Colonial Williamsburg hopes more lights will bring more people to the historic area

Posted at 7:10 PM, Apr 29, 2015
and last updated 2015-04-29 19:10:19-04

Williamsburg, Va. - A lot of people visit Colonial Williamsburg every year to get a taste of our heritage and history.

"Most of the time, they come away saying, 'God, I had no idea that there was that much there,'" said Bob Lane, chairman of the City of Williamsburg Architectural Review Board.

However, when the sun goes down, many of the historic buildings go unseen.  And the crowds of people you see during the day don't come out at night.

"One of the perceptions you get if you walk down here, other than the street lights, [is that] things are kind of dark at night," said Lane.

"In the evening, it appears to be closed.  There's not a lot of activity drawn into the historic area," said Robert Underwood, Vice-President of Operations for Colonial Williamsburg.

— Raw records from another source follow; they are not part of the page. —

<file path="src/include/epc_defines.vh">
// Constants for the easy pin configuration setup block
`ifndef EPC_DEFINES_VH
`define EPC_DEFINES_VH

// Register offsets
`define EPC_REG_CTRL 8'h01
`define EPC_REG_PCFG0 8'h10
`define EPC_REG_PCFG3 8'h13
`define EPC_REG_PRESET 8'h14

// Field positions and widths
`define EPC_CTRL_SETUP_BIT 5
`define EPC_PRESET_W 5

// Reset values
`define EPC_CTRL_RST 8'h00
`define EPC_PRESET_RST 8'h01

// Pin configuration images per preset, {pcfg3,pcfg2,pcfg1,pcfg0}
`define EPC_OPT1_CFG 32'hAC42CE7F
`define EPC_OPT2_CFG 32'hAC28CC7F
`define EPC_OPT3_CFG 32'h0012001E
`define EPC_OPT4_CFG 32'h00000000
`define EPC_OPT5_CFG 32'h00000000

// Bus address, arbitrary value
`define EPC_SLV_ADDR 7'h2C

// Timing
`define EPC_CLK_KHZ 10000
`define EPC_TOUT_MS 25
`define EPC_SCAN_US 100
`define EPC_TOUT_CYC (`EPC_TOUT_MS * `EPC_CLK_KHZ)
`define EPC_SCAN_CYC ((`EPC_SCAN_US * `EPC_CLK_KHZ) / 1000)

`endif

</file>
<file path="src/logic/epc_scl_timeout.v">
// Clock-low timeout detector for the serial bus clock
`timescale 1ns/100ps
`default_nettype none
module epc_scl_timeout #(
   parameter CNT_W = 18,
   parameter LIMIT = 250000
)(
   // Clock and reset
   input wire sys_clk,
   input wire rst,
   // Control and status
   input wire enable,
   input wire scl_low,
   output reg hit
);
   reg [CNT_W-1:0] cnt_q;

   always @(posedge sys_clk)
   begin
      if (rst)
      begin
         cnt_q <= {CNT_W{1'b0}};
         hit <= 1'b0;
      end
      else
      begin
         hit <= 1'b0;
         if (!enable || !scl_low)
            cnt_q <= {CNT_W{1'b0}};
         // Saturate so one hold gives one pulse
         else if (cnt_q != LIMIT[CNT_W-1:0])
         begin
            cnt_q <= cnt_q + 1'b1;
            if (cnt_q == LIMIT[CNT_W-1:0] - 1'b1)
               hit <= 1'b1;
         end
      end
   end
endmodule // epc_scl_timeout
`default_nettype wire

</file>
<file path="src/logic/epc_top.v">
// Serial-bus register slave with preset pin configuration and scan start
`timescale 1ns/100ps
`default_nettype none
`include "epc_defines.vh"
module epc_top #(
   parameter TOUT_CYC = `EPC_TOUT_CYC,
   parameter SCAN_CYC = `EPC_SCAN_CYC
)(
   // Clock and reset
   input wire sys_clk,
   input wire rst,
   // Serial bus pins
   input wire scl_in,
   input wire sda_in,
   output wire sda_out,
   output reg sda_oe,
   // Options
   input wire timeout_en,
   // Configuration and monitor state
   output wire [31:0] pin_cfg,
   output wire setup_done,
   output reg [4:0] mon_chan,
   output reg mon_strobe
);
   localparam ST_IDLE = 3'd0;
   localparam ST_ADDR = 3'd1;
   localparam ST_PTR = 3'd2;
   localparam ST_WDATA = 3'd3;
   localparam ST_RDATA = 3'd4;
   localparam ST_ACK = 3'd5;
   localparam ST_RACK = 3'd6;

   reg scl_m, scl_s, scl_p, sda_m, sda_s, sda_p;
   reg [2:0] state_q, next_q;
   reg [2:0] bit_cnt;
   reg [7:0] shreg, ptr_q;
   reg got_byte;
   reg wr_q;
   reg [7:0] wr_addr_q, wr_data_q;
   reg [7:0] ctrl_q, preset_q;
   reg [7:0] pcfg_q [0:3];
   reg [15:0] div_q;
   wire scl_rise, scl_fall, start_c, stop_c, tout_hit, scan_tick;
   // Whole images, so each register takes an explicit byte slice
   wire [31:0] rst_img = `EPC_OPT1_CFG;
   wire [31:0] new_img = preset_img(wr_data_q[4:0]);
   wire [7:0] rd_now = rd_mux(ptr_q);
   integer i;

   // Open drain: only ever pulls low
   assign sda_out = 1'b0;
   assign pin_cfg = {pcfg_q[3], pcfg_q[2], pcfg_q[1], pcfg_q[0]};
   assign setup_done = ctrl_q[`EPC_CTRL_SETUP_BIT];

   // Lowest set bit wins if the host breaks the one-hot convention
   function [31:0] preset_img;
      input [4:0] sel;
      begin
         if (sel[0])
            preset_img = `EPC_OPT1_CFG;
         else if (sel[1])
            preset_img = `EPC_OPT2_CFG;
         else if (sel[2])
            preset_img = `EPC_OPT3_CFG;
         else if (sel[3])
            preset_img = `EPC_OPT4_CFG;
         else
            preset_img = `EPC_OPT5_CFG;
      end
   endfunction

   function [7:0] rd_mux;
      input [7:0] a;
      begin
         if (a == `EPC_REG_CTRL)
            rd_mux = ctrl_q;
         else if (a == `EPC_REG_PRESET)
            rd_mux = preset_q;
         else if (a >= `EPC_REG_PCFG0 && a <= `EPC_REG_PCFG3)
            rd_mux = pcfg_q[a[1:0]];
         else
            rd_mux = 8'h00;
      end
   endfunction

   // Pin synchronisers; edges read only the second stage onward
   always @(posedge sys_clk)
   begin
      if (rst)
      begin
         scl_m <= 1'b1;
         scl_s <= 1'b1;
         scl_p <= 1'b1;
         sda_m <= 1'b1;
         sda_s <= 1'b1;
         sda_p <= 1'b1;
      end
      else
      begin
         scl_m <= scl_in;
         scl_s <= scl_m;
         scl_p <= scl_s;
         sda_m <= sda_in;
         sda_s <= sda_m;
         sda_p <= sda_s;
      end
   end

   assign scl_rise = scl_s & ~scl_p;
   assign scl_fall = ~scl_s & scl_p;
   assign start_c = scl_s & scl_p & sda_p & ~sda_s;
   assign stop_c = scl_s & scl_p & ~sda_p & sda_s;

   epc_scl_timeout #(
      .CNT_W(18),
      .LIMIT(TOUT_CYC)
   ) u_tout (
      .sys_clk(sys_clk),
      .rst(rst),
      .enable(timeout_en),
      .scl_low(~scl_s),
      .hit(tout_hit)
   );

   // Bus slave byte engine
   always @(posedge sys_clk)
   begin
      if (rst)
      begin
         state_q <= ST_IDLE;
         next_q <= ST_IDLE;
         bit_cnt <= 3'd0;
         shreg <= 8'h00;
         ptr_q <= 8'h00;
         got_byte <= 1'b0;
         sda_oe <= 1'b0;
         wr_q <= 1'b0;
         wr_addr_q <= 8'h00;
         wr_data_q <= 8'h00;
      end
      else
      begin
         wr_q <= 1'b0;
         if (tout_hit || stop_c)
         begin
            state_q <= ST_IDLE;
            sda_oe <= 1'b0;
            got_byte <= 1'b0;
         end
         else if (start_c)
         begin
            state_q <= ST_ADDR;
            bit_cnt <= 3'd0;
            got_byte <= 1'b0;
            sda_oe <= 1'b0;
         end
         else
         begin
            case (state_q)
               ST_ADDR, ST_PTR, ST_WDATA:
               begin
                  if (scl_rise)
                  begin
                     shreg <= {shreg[6:0], sda_s};
                     bit_cnt <= bit_cnt + 1'b1;
                     if (bit_cnt == 3'd7)
                        got_byte <= 1'b1;
                  end
                  else if (scl_fall && got_byte)
                  begin
                     got_byte <= 1'b0;
                     sda_oe <= 1'b1;
                     state_q <= ST_ACK;
                     if (state_q == ST_ADDR)
                     begin
                        if (shreg[7:1] != `EPC_SLV_ADDR)
                        begin
                           sda_oe <= 1'b0;
                           state_q <= ST_IDLE;
                        end
                        next_q <= shreg[0] ? ST_RDATA : ST_PTR;
                     end
                     else if (state_q == ST_PTR)
                     begin
                        ptr_q <= shreg;
                        next_q <= ST_WDATA;
                     end
                     else
                     begin
                        wr_q <= 1'b1;
                        wr_addr_q <= ptr_q;
                        wr_data_q <= shreg;
                        ptr_q <= ptr_q + 1'b1;
                        next_q <= ST_WDATA;
                     end
                  end
               end
               ST_ACK:
               begin
                  if (scl_fall)
                  begin
                     state_q <= next_q;
                     bit_cnt <= 3'd0;
                     if (next_q == ST_RDATA)
                     begin
                        shreg <= rd_now;
                        sda_oe <= ~rd_now[7];
                        ptr_q <= ptr_q + 1'b1;
                     end
                     else
                        sda_oe <= 1'b0;
                  end
               end
               ST_RDATA:
               begin
                  if (scl_fall)
                  begin
                     bit_cnt <= bit_cnt + 1'b1;
                     if (bit_cnt == 3'd7)
                     begin
                        sda_oe <= 1'b0;
                        state_q <= ST_RACK;
                     end
                     else
                     begin
                        shreg <= {shreg[6:0], 1'b0};
                        sda_oe <= ~shreg[6];
                     end
                  end
               end
               ST_RACK:
               begin
                  if (scl_rise)
                     got_byte <= ~sda_s;
                  else if (scl_fall)
                  begin
                     got_byte <= 1'b0;
                     bit_cnt <= 3'd0;
                     if (got_byte)
                     begin
                        state_q <= ST_RDATA;
                        shreg <= rd_now;
                        sda_oe <= ~rd_now[7];
                        ptr_q <= ptr_q + 1'b1;
                     end
                     else
                        state_q <= ST_IDLE;
                  end
               end
               default:
               begin
                  sda_oe <= 1'b0;
                  state_q <= ST_IDLE;
               end
            endcase
         end
      end
   end

   // Register file
   always @(posedge sys_clk)
   begin
      if (rst)
      begin
         ctrl_q <= `EPC_CTRL_RST;
         preset_q <= `EPC_PRESET_RST;
         for (i = 0; i < 4; i = i + 1)
            pcfg_q[i] <= rst_img[8 * i +: 8];
      end
      else if (wr_q)
      begin
         if (wr_addr_q == `EPC_REG_CTRL)
            ctrl_q <= wr_data_q;
         else if (wr_addr_q == `EPC_REG_PRESET)
         begin
            preset_q <= wr_data_q & 8'h1F;
            if (wr_data_q[`EPC_PRESET_W-1:0] != 5'h00)
               for (i = 0; i < 4; i = i + 1)
                  pcfg_q[i] <= new_img[8 * i +: 8];
         end
         else if (wr_addr_q >= `EPC_REG_PCFG0 &&
                  wr_addr_q <= `EPC_REG_PCFG3)
            pcfg_q[wr_addr_q[1:0]] <= wr_data_q;
      end
   end

   // Channel scan timebase
   assign scan_tick = (div_q == SCAN_CYC[15:0] - 16'h0001);

   always @(posedge sys_clk)
   begin
      if (rst || !setup_done)
      begin
         div_q <= 16'h0000;
         mon_chan <= 5'h00;
         mon_strobe <= 1'b0;
      end
      else
      begin
         mon_strobe <= 1'b0;
         if (scan_tick)
         begin
            div_q <= 16'h0000;
            mon_chan <= mon_chan + 1'b1;
            mon_strobe <= pin_cfg[mon_chan + 1'b1];
         end
         else
            div_q <= div_q + 1'b1;
      end
   end
endmodule // epc_top
`default_nettype wire

</file>
<file path="config.mk">
export PLATFORM = sky130hd
export DESIGN_NAME = epc_top
export DESIGN_NICKNAME = d
export VERILOG_FILES = /design/src/logic/epc_scl_timeout.v /design/src/logic/epc_top.v
export VERILOG_INCLUDE_DIRS = /design/src /design/src/include
export SDC_FILE = /design/constraint.sdc
export NUM_CORES = 1
export LEC_CHECK = 0
export BUFFER_PORTS_ARGS = -buffer_cell sky130_fd_sc_hd__buf_2
export CORE_MARGIN = 2
export CORE_UTILIZATION = 45
export CTS_CLUSTER_SIZE = 10
export DETAILED_ROUTE_END_ITERATION = 7
export MAX_ROUTING_LAYER = met4
export PLACE_DENSITY_LB_ADDON = 0.08
export SLEW_MARGIN = 10
export SYNTH_ARGS = -nofsm -noshare
export SYNTH_HDL_FRONTEND = slang
export SYNTH_SLANG_ARGS = --single-unit
</file>
<file path="constraint.sdc">
create_clock -name sys_clk -period 3.75 [get_ports sys_clk]
set_input_delay 0.375 -clock sys_clk [delete_from_list [all_inputs] [get_ports sys_clk]]
set_output_delay 0.375 -clock sys_clk [all_outputs]
set_load 0.02 [all_outputs]
</file>
Yosys cells after proc, flatten, opt, wreduce, memory -nomap -nowiden

Memories as Yosys holds them, arrays and structs flattened. A register that Yosys moved wholly into a read port is not among the register bits.
Index checks and enable logic that the tools add are counted.

Flip-flop bits (word level): 104
Bits in writable memories: 32
Input bits: 5
Output and inout port bits: 41
Word-level logic and storage cells: 224
Memories: 1

Memories:

| memory | depth | bits a word | rd ports | clocked after Yosys merged registers in | wr ports | RTL line     | text |
|---|---|---|---|---|---|---|---|
| pcfg_q | 4     | 8           | 5        | 1                                       | 4        | epc_top.v:41 | `reg [7:0] pcfg_q [0:3];` |

Add/sub/neg operators: 5
Order comparisons: 5
Equal/unequal tests: 39
Multiplexer cells: 90
Bitwise operators: 27
Reduce and logical (&&, ||, !) cells: 33

Operators with widths:

| operator              | number |
|---|---|
| $mux 8                | 25 |
| $mux 32               | 2 |
| $mux 3                | 17 |
| $mux 1                | 35 |
| $ne 3x3->1 const B    | 11 |
| $pmux 8 s4            | 1 |
| $reduce_and 7->1      | 4 |
| $ne 2x2->1 const B    | 12 |
| $pmux 3 s4            | 2 |
| $pmux 8 s3            | 1 |
| $reduce_and 11->1     | 2 |
| $mux 21               | 1 |
| $add 18x1->18 const B | 1 |
| $eq 18x18->1 const B  | 1 |
| $ne 18x18->1 const B  | 1 |
| $add 16x1->16 const B | 1 |
| $eq 16x10->1 const B  | 1 |
| $eq 8x1->1 const B    | 2 |
| $eq 8x5->1 const B    | 2 |
| $ge 8x5->1 const B    | 2 |
| $le 8x5->1 const B    | 2 |
| $not 1->1             | 16 |
| $eq 3x3->1 const B    | 5 |
| $reduce_and 5->1      | 2 |
| other kinds (27)      | 50 |

Depth between registers and ports, before layout

Gate-level depths: netlist (run 1).

Depth after elaboration: 10
Depth in mapped cells: 9
Depth with buffers taken out: 7

By module

A second synthesis (run 1) with hierarchy kept.

Cells, all modules: 759
Area total of the unflattened synthesis: 7026.7 µm²

Modules (own cells, without submodules):

| module          | instances | cells an instance | area an instance (µm²) | sequential area each (µm²) |
|---|---|---|---|---|
| epc_top         | 1         | 654               | 6115.9                 | 2702.6 |
| epc_scl_timeout | 1         | 105               | 910.9                  | 380.4 |

Least setup slack after synthesis (run 1)

OpenSTA, ideal clock, no wires.

Kind: register to register
Start point: reg mon_chan[1]
End point: reg mon_strobe
Setup time: 129 ps
Data arrival time: 2017 ps
Data required time: 3621 ps
Path slack: 1604 ps
Stages on the path, launching flop included: 7
Path buffers: 1
Cell sequence: dfxtp_1 ha_1 buf_2 mux4_2 mux4_2 mux2i_1 nor4_1

Cells in the longest elaborated chain, start to end: 3

Ends and longest elaborated chain:

| element                      | RTL line      | text |
|---|---|---|
| from (decl)                  | epc_top.v:22  | `output reg [4:0] mon_chan,` |
| from (signal assigned)       | epc_top.v:304 | `mon_chan <= mon_chan + 1'b1;` |
| $add 5x1->5                  | epc_top.v:305 | `mon_strobe <= pin_cfg[mon_chan + 1'b1];` |
| $bmux 1 s5                   | epc_top.v:305 |  |
| $mux 1 (implied by the code) | epc_top.v:305 |  |
| to (signal assigned)         | epc_top.v:305 |  |
| to (decl)                    | epc_top.v:23  | `output reg mon_strobe` |

Every way passes these cells. The select of a mux whose other input is x is not followed.
A chain may end at the register's enable or synchronous reset.

==> results of run 1 <==
==> critical path: stages (launching register included) <==
cell	delay, ps
dfxtp_1	320
nor4_2	420
nand4_1	500
a2111oi_4	530
nand2_1	450
o22a_1	350
==> cell families (layout without fill, tap and decap cells) <==
group           Yosys count  after routing  synth area share [%]
simple gates            287            287                  21.3
flops                   138            138                  44.7
compound gates          136            136                  13.3
buf+inv                  68            106                  4.17
mux                      46             46                  9.94
xor+xnor                 34             34                  4.32
fa+ha+maj                12             12                  2.18
other cells               1              1                0.0544
==> through the flow <==
step | instance area (µm²) | instances
after global routing | 7790 | 948
after floorplan | 6900 | 722
after global placement | 7190 | 916
final | 7790 | 948
after CTS | 7790 | 948
after detailed placement | 7190 | 916
==> flip-flops by register name, summed over array words and instances (netlist names), 3 cells and up, named ones only <==
name,count
wr_data_q,8
ptr_q,8
ctrl_q,8
preset_q,5
shreg,8
u_tout.cnt_q,18
wr_addr_q,8
bit_cnt,3
pcfg_q,32
state_q,3
div_q,16
next_q,3
mon_chan,5
==> layout make-up <==
| cell class | count | share of cell area [%] |
|---|---|---|
| clock buffers | 18 | 5.51 |
| clock inverters | 14 | 2.20 |
| inverters | 27 | 1.30 |
| multi-input cells | 516 | 45.3 |
| flip-flops and latches | 138 | 39.6 |
| well taps | 188 | 3.02 |
| repair buffers | 47 | 3.11 |
==> how the worst min path moves through the flow <==
stage / startpoint / to / cells after the start
floorplan: scl_m / scl_s / 1
global placement: sda_m / sda_s / 1
detailed placement: sda_m / sda_s / 1
CTS: scl_in / scl_m / 2
global route: scl_in / scl_m / 2
finish: sda_in / sda_m / 2
==> synth_stat cells, types with 5 or more instances <==
library cell  number  area share [%]
a222oi_1           5            0.73
xor2_1            17             2.2
a311oi_1           9             1.1
nand2b_1          11             1.0
a211oi_1           5            0.54
nor2b_1            5            0.45
nand2_1           41             2.2
a21o_1             5            0.54
and3_1             8            0.73
inv_1             27             1.5
nand3_1           22             1.6
o21ai_0           18             1.3
nor3b_1            5            0.54
ha_1              12             2.2
nand3b_1           7            0.76
mux2i_1           28             4.1
o21a_1            14             1.5
xnor2_1           17             2.2
nand4_1           11             1.0
dfxtp_1          106              31
buf_2             10            0.73
mux4_2            18             5.9
a21oi_1           52             3.8
or3_1              6            0.54
or2_2              7            0.63
and2_1             6            0.54
nor3_1            15             1.1
clkbuf_1          23             1.3
nor4_1             9            0.82
nor2_1           112             6.1
edfxtp_1          32              14
==> power breakdown <==
group / internal, mW / total [mW] / leakage, nW / switching [mW]
combinational: 0.0224 / 0.0692 / 1.13 / 0.0469
clock: 1.05 / 1.70 / 0.272 / 0.652
sequential: 1.53 / 1.54 / 1.12 / 0.00919
==> routing by layer <==
layer / wire, µm / global-route usage [%] / up-vias
met3: 625 / 4.26 / 22
met1: 7490 / 27.4 / 2645
met5: 0 / - / -
li1: - / - / 2654
met4: 284 / 6.72 / 0
met2: 7480 / 32.3 / 134
==> out/results.txt, run 1 <==
Status: finished, final reports clean
CTS H-tree depth: 4
# setup viols final: 0
Post-Synthesis Cell Area: 6900 µm²
Async SR Flop Fraction: 0%
FMAX: 355 MHz
Worst Clk Skew: 7.63 ps
DRT iter0 DRCs: 429
Final Critical Period: 2820 ps
Core Box Area: 15100 µm²
Max FO, Critical Path: 15
Setup TNS: 0 ps
CTS Buffer Depth: 2
FF-to-FF Start: wr_addr_q[7]
Yosys reg bits: 138
Total power: 3.31 mW
Commonest non-fill, non-tap cell in the layout: nor2_1
Synth unique cells: 69
FF-to-FF End: pcfg_q[0][4]
PostCTS Resize Cnt: 0
Leakage power: 2.52 nW
Wirelength per Cell: 16.8 µm
DIE WIDTH: 128 µm
Gr ovfl total: 0
Hpwl dp: 11400 µm
Root Driver: clkbuf_16
Post-synthesis sequential area ratio: 44.7%
Placement Setup Slack: 925 ps
Flop2flop setup slack: 930 ps
DR vias: 5455
Hold WC Path Type: primary input to flop
Gpl congestion: 0.836
# port buffers: 44
Worst-margin pin slew: 1140 ps
Worst EP arrival: 2990 ps
Sink Count: 138
Multi-input logic area: 3530 µm²
Worst Setup EP: pcfg_q[0][4]
Ratio of cells with drive above 1 in the final layout: 15.3%
Post-CTS setup buffer count: 0
Ys Warns: 0
Worst vdd ir: 0.323 mV
Starting Density: 45.7%
GRT Total Usage: 20.8%
DRC: 0
Syn Inst Count: 722
Startpoint Class: flop
Vias per inst: 5.75
Detailed-router iteration count before antenna repair: 5
Period utilization: 75.2%
CTS tree: done
Number of antenna violations at the first check in global routing: 0
Most frequent cells in the layout: nor2_1, dfxtp_1, a21oi_1, buf_2, nand2_1
Worst-path clk slew: 60 ps
Final Max Tran Viols: 0
Num CTS Buffers: 17
Avg Cell Area, Syn: 9.55 µm²
CTS Hold Bufs: 0
Fin Hold WS: 135 ps
Site Rows: 45
Final Hold Viols: 0
FF/Latch Area: 3080 µm²
Syn_nets: 739
Post-synth top flop: dfxtp_1
FF-to-FF path depth: 5
Number of synthesized flops with an enable pin: 32
Vert. Die Dim: 128 µm
Final Util: 51.7%
Antenna diodes: 0
P per Cell Area: 424 nW/µm²
# nets final: 764
Area Overhead vs Synth: 13.0%
Worst EP required: 3920 ps
# fillers: 1404
Global-route wire length before repair: 25900 µm
Start point of the critical path: wr_addr_q[7]
Die area: 16300 µm²
Boundary Pins: 46
Unrepaired setup endpoints after global routing: no
Max-cap violation count: 0
Worst Setup Slack, final: 932 ps
Clock latency on the worst-skew pair: 420 ps
Critical path class: flop to flop
Final antenna-violating net count: 0
Vias in the first global route: 5002
Final WL: 15900 µm
Largest net degree at the start of global routing: 40
Worst rel slew slack: 23.8%
Critical path endpoint category: flop
Power figures use the tool's default switching activity.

However, they hope that will change. On Tuesday night, the city's Architectural Review Board approved Colonial Williamsburg to install more lights on eight buildings, all to attract more people to the historic area at night.

"We have nighttime programming, we want to bring people into it," said Underwood.

Several LED lights will be used to shine directly on the buildings in order to inhibit light pollution in the area.

"We're using a warm, white light to up-light the buildings with a fixture that is designed to direct the light to the façade of the building and to minimize any lighting escaping around the building or to the sky," said Underwood.

The Governor's Palace, the Capitol, the Magazine, and the Courthouse will be the first buildings lit by this summer.  The remaining four buildings - the Public Hospital, the George Wythe House, the Peyton Randolph House and the St. George Tucker House - will be lit by fall.

Underwood says Colonial Williamsburg has seen a decline in visitation over the past decade, largely due to the economy.

"Clearly, if they can increase the  visits, it's a win-win.  Obviously it's good for them but good for the city," said Lane.